(Stored data)
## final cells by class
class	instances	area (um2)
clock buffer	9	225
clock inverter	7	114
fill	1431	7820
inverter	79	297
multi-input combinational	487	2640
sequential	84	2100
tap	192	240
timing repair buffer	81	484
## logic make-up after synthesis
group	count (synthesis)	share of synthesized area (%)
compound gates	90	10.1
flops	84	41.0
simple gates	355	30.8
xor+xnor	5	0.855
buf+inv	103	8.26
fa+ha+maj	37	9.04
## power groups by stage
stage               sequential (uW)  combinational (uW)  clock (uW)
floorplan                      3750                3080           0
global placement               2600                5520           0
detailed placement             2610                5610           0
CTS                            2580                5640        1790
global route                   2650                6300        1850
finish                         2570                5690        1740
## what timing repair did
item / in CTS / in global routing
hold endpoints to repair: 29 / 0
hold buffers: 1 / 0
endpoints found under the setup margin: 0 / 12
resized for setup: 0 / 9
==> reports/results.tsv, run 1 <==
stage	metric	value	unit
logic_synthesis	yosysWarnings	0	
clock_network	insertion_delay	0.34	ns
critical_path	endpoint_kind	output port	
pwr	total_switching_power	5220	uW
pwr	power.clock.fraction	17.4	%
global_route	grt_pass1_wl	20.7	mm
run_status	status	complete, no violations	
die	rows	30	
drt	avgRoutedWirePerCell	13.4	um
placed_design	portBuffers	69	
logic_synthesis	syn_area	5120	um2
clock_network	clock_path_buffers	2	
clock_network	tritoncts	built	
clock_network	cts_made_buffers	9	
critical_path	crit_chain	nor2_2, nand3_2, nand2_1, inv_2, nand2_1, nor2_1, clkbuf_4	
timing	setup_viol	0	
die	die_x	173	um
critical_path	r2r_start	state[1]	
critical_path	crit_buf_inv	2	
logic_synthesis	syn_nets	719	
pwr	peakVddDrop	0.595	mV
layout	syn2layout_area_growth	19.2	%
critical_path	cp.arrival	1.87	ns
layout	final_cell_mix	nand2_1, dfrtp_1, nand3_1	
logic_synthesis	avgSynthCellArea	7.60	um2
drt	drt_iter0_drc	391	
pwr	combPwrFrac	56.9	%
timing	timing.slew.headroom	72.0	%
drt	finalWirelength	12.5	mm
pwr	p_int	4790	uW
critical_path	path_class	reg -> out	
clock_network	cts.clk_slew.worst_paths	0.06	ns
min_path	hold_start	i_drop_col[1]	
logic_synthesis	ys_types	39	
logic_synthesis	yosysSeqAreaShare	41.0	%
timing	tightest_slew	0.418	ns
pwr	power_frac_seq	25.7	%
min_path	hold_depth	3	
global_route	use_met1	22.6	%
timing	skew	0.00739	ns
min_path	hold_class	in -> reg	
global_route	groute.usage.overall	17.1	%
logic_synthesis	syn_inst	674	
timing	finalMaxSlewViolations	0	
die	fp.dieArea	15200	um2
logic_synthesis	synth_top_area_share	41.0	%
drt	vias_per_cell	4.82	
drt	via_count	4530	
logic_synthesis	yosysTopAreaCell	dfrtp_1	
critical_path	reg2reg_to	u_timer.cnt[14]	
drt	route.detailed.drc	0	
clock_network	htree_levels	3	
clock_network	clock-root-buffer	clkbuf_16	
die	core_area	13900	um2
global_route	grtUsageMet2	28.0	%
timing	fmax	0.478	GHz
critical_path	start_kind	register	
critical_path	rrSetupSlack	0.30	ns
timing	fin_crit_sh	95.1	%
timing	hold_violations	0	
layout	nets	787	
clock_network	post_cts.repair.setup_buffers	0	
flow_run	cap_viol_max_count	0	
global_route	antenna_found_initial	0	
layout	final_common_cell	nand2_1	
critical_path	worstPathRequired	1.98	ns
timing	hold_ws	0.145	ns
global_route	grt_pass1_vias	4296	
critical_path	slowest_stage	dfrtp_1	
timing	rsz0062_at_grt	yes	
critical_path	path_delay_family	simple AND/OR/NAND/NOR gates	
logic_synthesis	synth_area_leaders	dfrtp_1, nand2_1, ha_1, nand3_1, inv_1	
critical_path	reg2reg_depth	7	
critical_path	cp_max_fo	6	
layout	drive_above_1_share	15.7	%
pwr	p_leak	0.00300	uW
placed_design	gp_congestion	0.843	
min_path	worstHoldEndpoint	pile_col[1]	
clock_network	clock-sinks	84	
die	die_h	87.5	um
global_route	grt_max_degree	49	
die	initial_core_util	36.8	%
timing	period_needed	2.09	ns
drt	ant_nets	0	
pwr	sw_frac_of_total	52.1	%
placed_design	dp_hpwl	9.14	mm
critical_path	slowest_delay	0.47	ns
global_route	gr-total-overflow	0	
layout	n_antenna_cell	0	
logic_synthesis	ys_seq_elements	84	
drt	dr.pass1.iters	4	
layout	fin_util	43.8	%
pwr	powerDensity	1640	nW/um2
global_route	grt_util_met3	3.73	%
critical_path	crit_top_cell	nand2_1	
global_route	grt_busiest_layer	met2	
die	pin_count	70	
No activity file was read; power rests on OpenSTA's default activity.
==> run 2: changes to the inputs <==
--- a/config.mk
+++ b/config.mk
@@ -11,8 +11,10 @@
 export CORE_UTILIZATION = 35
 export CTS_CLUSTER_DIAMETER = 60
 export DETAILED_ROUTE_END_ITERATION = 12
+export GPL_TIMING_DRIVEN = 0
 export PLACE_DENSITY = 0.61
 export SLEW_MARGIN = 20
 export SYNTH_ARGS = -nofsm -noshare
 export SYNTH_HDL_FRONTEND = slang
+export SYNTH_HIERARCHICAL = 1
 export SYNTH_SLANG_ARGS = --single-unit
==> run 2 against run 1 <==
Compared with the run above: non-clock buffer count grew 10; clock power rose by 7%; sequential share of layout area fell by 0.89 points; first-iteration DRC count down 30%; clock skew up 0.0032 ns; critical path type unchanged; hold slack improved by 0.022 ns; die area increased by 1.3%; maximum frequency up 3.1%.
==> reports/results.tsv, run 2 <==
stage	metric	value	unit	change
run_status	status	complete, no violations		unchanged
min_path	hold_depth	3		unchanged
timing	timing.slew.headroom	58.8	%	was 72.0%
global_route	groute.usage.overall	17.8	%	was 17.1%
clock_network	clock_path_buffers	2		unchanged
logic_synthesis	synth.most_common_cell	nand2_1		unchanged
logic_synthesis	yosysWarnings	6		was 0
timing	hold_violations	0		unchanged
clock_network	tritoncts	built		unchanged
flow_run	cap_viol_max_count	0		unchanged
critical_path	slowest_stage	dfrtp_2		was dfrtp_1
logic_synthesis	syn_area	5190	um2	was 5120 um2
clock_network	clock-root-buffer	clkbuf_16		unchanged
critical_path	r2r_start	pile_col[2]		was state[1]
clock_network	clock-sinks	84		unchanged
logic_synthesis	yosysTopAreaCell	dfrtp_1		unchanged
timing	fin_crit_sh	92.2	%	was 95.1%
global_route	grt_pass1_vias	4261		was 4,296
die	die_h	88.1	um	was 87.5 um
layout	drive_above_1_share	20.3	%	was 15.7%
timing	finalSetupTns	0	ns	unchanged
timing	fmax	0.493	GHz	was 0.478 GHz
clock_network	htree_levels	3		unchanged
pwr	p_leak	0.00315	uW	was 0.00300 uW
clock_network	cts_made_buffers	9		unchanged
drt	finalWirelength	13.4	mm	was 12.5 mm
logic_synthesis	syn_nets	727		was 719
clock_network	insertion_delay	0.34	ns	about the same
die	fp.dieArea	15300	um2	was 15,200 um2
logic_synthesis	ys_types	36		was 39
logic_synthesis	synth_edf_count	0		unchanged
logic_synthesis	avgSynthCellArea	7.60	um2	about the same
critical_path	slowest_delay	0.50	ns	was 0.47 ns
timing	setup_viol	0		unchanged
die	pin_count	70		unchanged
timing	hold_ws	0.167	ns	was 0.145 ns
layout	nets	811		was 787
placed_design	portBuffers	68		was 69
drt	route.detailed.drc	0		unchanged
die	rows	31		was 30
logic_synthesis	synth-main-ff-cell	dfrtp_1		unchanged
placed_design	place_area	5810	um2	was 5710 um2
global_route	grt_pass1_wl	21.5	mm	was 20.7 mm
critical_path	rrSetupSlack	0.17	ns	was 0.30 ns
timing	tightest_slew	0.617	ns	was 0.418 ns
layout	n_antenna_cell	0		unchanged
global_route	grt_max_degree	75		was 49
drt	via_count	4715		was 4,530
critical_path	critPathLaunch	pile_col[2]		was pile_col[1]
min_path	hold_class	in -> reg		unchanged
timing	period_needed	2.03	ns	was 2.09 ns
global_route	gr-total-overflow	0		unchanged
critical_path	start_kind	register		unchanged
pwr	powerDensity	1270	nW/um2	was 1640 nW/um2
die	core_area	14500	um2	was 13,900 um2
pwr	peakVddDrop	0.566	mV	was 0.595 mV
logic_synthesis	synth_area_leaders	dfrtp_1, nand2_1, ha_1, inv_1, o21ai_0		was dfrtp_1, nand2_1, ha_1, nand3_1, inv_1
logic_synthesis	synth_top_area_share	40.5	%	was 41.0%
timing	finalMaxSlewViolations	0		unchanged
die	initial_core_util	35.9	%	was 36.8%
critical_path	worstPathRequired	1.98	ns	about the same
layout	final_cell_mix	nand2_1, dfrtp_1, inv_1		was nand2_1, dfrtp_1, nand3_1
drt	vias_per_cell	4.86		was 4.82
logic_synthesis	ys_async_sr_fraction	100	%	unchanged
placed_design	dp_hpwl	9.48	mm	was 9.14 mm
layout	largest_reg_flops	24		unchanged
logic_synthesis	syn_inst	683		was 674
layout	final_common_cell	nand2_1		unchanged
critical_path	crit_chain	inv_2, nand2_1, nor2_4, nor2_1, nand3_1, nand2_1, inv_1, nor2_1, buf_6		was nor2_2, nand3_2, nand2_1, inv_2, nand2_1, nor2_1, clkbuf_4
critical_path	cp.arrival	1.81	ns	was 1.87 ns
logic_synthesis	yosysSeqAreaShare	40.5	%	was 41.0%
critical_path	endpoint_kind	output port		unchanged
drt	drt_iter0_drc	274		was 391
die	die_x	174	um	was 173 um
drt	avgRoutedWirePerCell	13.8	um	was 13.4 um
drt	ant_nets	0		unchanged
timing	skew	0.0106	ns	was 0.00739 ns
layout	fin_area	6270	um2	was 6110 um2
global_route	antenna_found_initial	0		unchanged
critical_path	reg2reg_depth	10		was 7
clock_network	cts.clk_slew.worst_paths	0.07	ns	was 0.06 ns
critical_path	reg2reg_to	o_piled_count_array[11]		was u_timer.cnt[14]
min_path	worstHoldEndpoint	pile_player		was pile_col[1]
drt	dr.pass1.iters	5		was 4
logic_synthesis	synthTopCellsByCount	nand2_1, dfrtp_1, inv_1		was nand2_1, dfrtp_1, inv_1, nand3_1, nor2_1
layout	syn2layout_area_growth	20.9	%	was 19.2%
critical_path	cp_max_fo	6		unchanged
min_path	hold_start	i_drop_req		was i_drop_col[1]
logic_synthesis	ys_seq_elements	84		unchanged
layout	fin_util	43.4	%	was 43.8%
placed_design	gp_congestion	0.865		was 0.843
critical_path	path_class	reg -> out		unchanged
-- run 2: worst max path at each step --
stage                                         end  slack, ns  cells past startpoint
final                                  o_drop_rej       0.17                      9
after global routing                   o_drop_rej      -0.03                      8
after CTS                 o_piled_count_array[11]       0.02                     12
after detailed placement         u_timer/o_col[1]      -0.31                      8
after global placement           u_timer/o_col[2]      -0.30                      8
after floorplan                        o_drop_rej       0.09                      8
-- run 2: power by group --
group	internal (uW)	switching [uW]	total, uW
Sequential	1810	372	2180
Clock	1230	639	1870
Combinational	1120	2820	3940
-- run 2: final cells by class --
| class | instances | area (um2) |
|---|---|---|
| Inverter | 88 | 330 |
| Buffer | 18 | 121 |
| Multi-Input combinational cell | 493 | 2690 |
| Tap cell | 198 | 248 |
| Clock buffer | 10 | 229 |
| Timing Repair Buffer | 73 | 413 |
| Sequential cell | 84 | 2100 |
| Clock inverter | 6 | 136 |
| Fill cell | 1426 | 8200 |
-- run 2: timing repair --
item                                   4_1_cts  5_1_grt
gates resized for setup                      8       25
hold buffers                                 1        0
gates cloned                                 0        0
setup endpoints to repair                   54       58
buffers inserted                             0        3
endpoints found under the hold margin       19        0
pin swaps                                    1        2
$ cat config.mk
export PLATFORM = sky130hd
export DESIGN_NAME = gb_timer
export DESIGN_NICKNAME = d
export VERILOG_FILES = /design/src/rtl/gb_timer.sv
export SDC_FILE = /design/constraint.sdc
export NUM_CORES = 1
export LEC_CHECK = 0
export CORE_ASPECT_RATIO = 1.5
export CORE_MARGIN = 4
export CORE_UTILIZATION = 54
export DETAILED_ROUTE_END_ITERATION = 8
export PLACE_DENSITY = 0.8
export SYNTH_ARGS = -nofsm -noshare
export SYNTH_HDL_FRONTEND = slang
export SYNTH_SLANG_ARGS = --single-unit
$ cat constraint.sdc
create_clock -name clk -period 2.4 [get_ports clk]
set_clock_uncertainty 0.15 [all_clocks]
set_input_delay 0.48 -clock clk [delete_from_list [all_inputs] [get_ports clk]]
set_output_delay 0.48 -clock clk [all_outputs]
set_load 0.005 [all_outputs]
<file path="config.mk">
export PLATFORM = sky130hd
export DESIGN_NAME = load_store_unit
export DESIGN_NICKNAME = d
export VERILOG_FILES = /design/src/rtl/load_store_unit.sv
export SDC_FILE = /design/constraint.sdc
export NUM_CORES = 1
export LEC_CHECK = 0
export BUFFER_PORTS_ARGS = -buffer_cell sky130_fd_sc_hd__buf_4
export CAP_MARGIN = 20
export CORE_ASPECT_RATIO = 0.7
export CORE_UTILIZATION = 30
export DETAILED_ROUTE_END_ITERATION = 7
export PLACE_DENSITY = 0.6
export SLEW_MARGIN = 5
export SYNTH_ARGS = -nofsm -noshare
export SYNTH_HDL_FRONTEND = slang
export SYNTH_SLANG_ARGS = --single-unit
</file>
<file path="constraint.sdc">
create_clock -name clk -period 1.71 [get_ports clk]
set_input_delay 0.171 -clock clk [delete_from_list [all_inputs] [get_ports clk]]
set_output_delay 0.171 -clock clk [all_outputs]
set_load 0.02 [all_outputs]
</file>
<file path="src/rtl/load_store_unit.sv">
// Execute-stage load/store unit: one outstanding word-wide bus access with byte enables.
// Optional LSU_MISALIGN_TRAP_EN: trap misaligned half/word accesses instead of aligning down.
module load_store_unit #(
   parameter int unsigned TIMEOUT_CYCLES = 16
) (
   input  logic        clk,
   input  logic        reset_n,
   input  logic        req_valid,
   output logic        req_ready,
   input  logic [31:0] req_addr,
   input  logic [31:0] req_wdata,
   input  logic        req_is_store,
   input  logic [2:0]  req_funct3,
   input  logic [4:0]  req_rd,
   output logic        rsp_valid,
   output logic [4:0]  rsp_rd,
   output logic [31:0] rsp_data,
   output logic        rsp_fault,
   output logic [1:0]  rsp_cause,
   output logic        mem_req,
   output logic        mem_we,
   output logic [31:0] mem_addr,
   output logic [31:0] mem_wdata,
   output logic [3:0]  mem_be,
   input  logic        mem_ack,
   input  logic [31:0] mem_rdata
);

   typedef enum logic [1:0] {StIdle, StBus, StResp} state_e;

   localparam logic [1:0] CauseNone     = 2'b00;
   localparam logic [1:0] CauseMisalign = 2'b01;
   localparam logic [1:0] CauseTimeout  = 2'b10;
   localparam logic [1:0] CauseIllegal  = 2'b11;
   localparam logic [7:0] CntLast       = 8'(TIMEOUT_CYCLES - 1);

   state_e      state_q, state_d;
   logic [7:0]  cnt_q, cnt_d;
   logic [1:0]  addr_lo_q, addr_lo_d;
   logic [2:0]  funct3_q, funct3_d;
   logic [4:0]  rd_q, rd_d;
   logic        is_store_q, is_store_d;
   logic        mem_req_q, mem_req_d;
   logic        mem_we_q, mem_we_d;
   logic [31:0] mem_addr_q, mem_addr_d;
   logic [31:0] mem_wdata_q, mem_wdata_d;
   logic [3:0]  mem_be_q, mem_be_d;
   logic        rsp_valid_q, rsp_valid_d;
   logic [4:0]  rsp_rd_q, rsp_rd_d;
   logic [31:0] rsp_data_q, rsp_data_d;
   logic        rsp_fault_q, rsp_fault_d;
   logic [1:0]  rsp_cause_q, rsp_cause_d;

   logic        illegal;
   logic        misaligned;
   logic [3:0]  st_be;
   logic [31:0] st_wdata;
   logic [7:0]  byte_lane;
   logic [15:0] half_lane;
   logic [31:0] load_data;

   assign req_ready = (state_q == StIdle) && reset_n;

   // Legal widths: stores SB/SH/SW; loads LB/LH/LW/LBU/LHU.
   assign illegal = req_is_store ? (req_funct3[2] || (req_funct3[1:0] == 2'b11))
                                 : ((req_funct3 == 3'b011) || (req_funct3[2:1] == 2'b11));

`ifdef LSU_MISALIGN_TRAP_EN
   assign misaligned = ((req_funct3[1:0] == 2'b01) && req_addr[0]) ||
                       ((req_funct3[1:0] == 2'b10) && (req_addr[1:0] != 2'b00));
`else
   assign misaligned = 1'b0;
`endif

   // Store lane replication and byte enables.
   always_comb begin
      st_be    = 4'b1111;
      st_wdata = req_wdata;
      case (req_funct3[1:0])
         2'b00: begin
            st_be    = 4'b0001 << req_addr[1:0];
            st_wdata = {4{req_wdata[7:0]}};
         end
         2'b01: begin
            st_be    = req_addr[1] ? 4'b1100 : 4'b0011;
            st_wdata = {2{req_wdata[15:0]}};
         end
         default: begin
            st_be    = 4'b1111;
            st_wdata = req_wdata;
         end
      endcase
   end

   // Load lane selection and extension, using the captured address and width.
   always_comb begin
      byte_lane = mem_rdata[7:0];
      case (addr_lo_q)
         2'b00:   byte_lane = mem_rdata[7:0];
         2'b01:   byte_lane = mem_rdata[15:8];
         2'b10:   byte_lane = mem_rdata[23:16];
         default: byte_lane = mem_rdata[31:24];
      endcase
      half_lane = addr_lo_q[1] ? mem_rdata[31:16] : mem_rdata[15:0];
      case (funct3_q)
         3'b000:  load_data = {{24{byte_lane[7]}}, byte_lane};
         3'b001:  load_data = {{16{half_lane[15]}}, half_lane};
         3'b100:  load_data = {24'h000000, byte_lane};
         3'b101:  load_data = {16'h0000, half_lane};
         default: load_data = mem_rdata;
      endcase
   end

   always_comb begin
      state_d     = state_q;
      cnt_d       = cnt_q;
      addr_lo_d   = addr_lo_q;
      funct3_d    = funct3_q;
      rd_d        = rd_q;
      is_store_d  = is_store_q;
      mem_req_d   = mem_req_q;
      mem_we_d    = mem_we_q;
      mem_addr_d  = mem_addr_q;
      mem_wdata_d = mem_wdata_q;
      mem_be_d    = mem_be_q;
      rsp_valid_d = 1'b0;
      rsp_rd_d    = rsp_rd_q;
      rsp_data_d  = rsp_data_q;
      rsp_fault_d = rsp_fault_q;
      rsp_cause_d = rsp_cause_q;

      case (state_q)
         StIdle: begin
            if (req_valid && req_ready) begin
               addr_lo_d  = req_addr[1:0];
               funct3_d   = req_funct3;
               rd_d       = req_rd;
               is_store_d = req_is_store;
               if (illegal || misaligned) begin
                  state_d     = StResp;
                  rsp_valid_d = 1'b1;
                  rsp_rd_d    = 5'd0;
                  rsp_data_d  = 32'd0;
                  rsp_fault_d = 1'b1;
                  rsp_cause_d = illegal ? CauseIllegal : CauseMisalign;
               end else begin
                  state_d     = StBus;
                  cnt_d       = 8'd0;
                  mem_req_d   = 1'b1;
                  mem_we_d    = req_is_store;
                  mem_addr_d  = {req_addr[31:2], 2'b00};
                  mem_be_d    = req_is_store ? st_be : 4'b0000;
                  mem_wdata_d = req_is_store ? st_wdata : 32'd0;
               end
            end
         end
         StBus: begin
            // An ack in the expiry cycle takes priority over the timeout.
            if (mem_ack || (cnt_q == CntLast)) begin
               state_d     = StResp;
               mem_req_d   = 1'b0;
               mem_we_d    = 1'b0;
               mem_be_d    = 4'b0000;
               rsp_valid_d = 1'b1;
               if (mem_ack) begin
                  rsp_rd_d    = is_store_q ? 5'd0 : rd_q;
                  rsp_data_d  = is_store_q ? 32'd0 : load_data;
                  rsp_fault_d = 1'b0;
                  rsp_cause_d = CauseNone;
               end else begin
                  rsp_rd_d    = 5'd0;
                  rsp_data_d  = 32'd0;
                  rsp_fault_d = 1'b1;
                  rsp_cause_d = CauseTimeout;
               end
            end else begin
               cnt_d = cnt_q + 8'd1;
            end
         end
         StResp: begin
            state_d = StIdle;
         end
         default: begin
            state_d = StIdle;
         end
      endcase
   end

   always_ff @(posedge clk) begin
      if (!reset_n) begin
         state_q     <= StIdle;
         cnt_q       <= 8'd0;
         addr_lo_q   <= 2'b00;
         funct3_q    <= 3'b000;
         rd_q        <= 5'd0;
         is_store_q  <= 1'b0;
         mem_req_q   <= 1'b0;
         mem_we_q    <= 1'b0;
         mem_addr_q  <= 32'd0;
         mem_wdata_q <= 32'd0;
         mem_be_q    <= 4'b0000;
         rsp_valid_q <= 1'b0;
         rsp_rd_q    <= 5'd0;
         rsp_data_q  <= 32'd0;
         rsp_fault_q <= 1'b0;
         rsp_cause_q <= 2'b00;
      end else begin
         state_q     <= state_d;
         cnt_q       <= cnt_d;
         addr_lo_q   <= addr_lo_d;
         funct3_q    <= funct3_d;
         rd_q        <= rd_d;
         is_store_q  <= is_store_d;
         mem_req_q   <= mem_req_d;
         mem_we_q    <= mem_we_d;
         mem_addr_q  <= mem_addr_d;
         mem_wdata_q <= mem_wdata_d;
         mem_be_q    <= mem_be_d;
         rsp_valid_q <= rsp_valid_d;
         rsp_rd_q    <= rsp_rd_d;
         rsp_data_q  <= rsp_data_d;
         rsp_fault_q <= rsp_fault_d;
         rsp_cause_q <= rsp_cause_d;
      end
   end

   assign mem_req   = mem_req_q;
   assign mem_we    = mem_we_q;
   assign mem_addr  = mem_addr_q;
   assign mem_wdata = mem_wdata_q;
   assign mem_be    = mem_be_q;
   assign rsp_valid = rsp_valid_q;
   assign rsp_rd    = rsp_rd_q;
   assign rsp_data  = rsp_data_q;
   assign rsp_fault = rsp_fault_q;
   assign rsp_cause = rsp_cause_q;

endmodule

</file>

• _Task to complete_
Copy the lines above exactly, beginning at the line that has "setup endpoints to" and stopping after the line that has "endpoints found under the hold", and omit the rest.

• _Exercise response_
setup endpoints to repair                   54       58
buffers inserted                             0        3
endpoints found under the hold margin       19        0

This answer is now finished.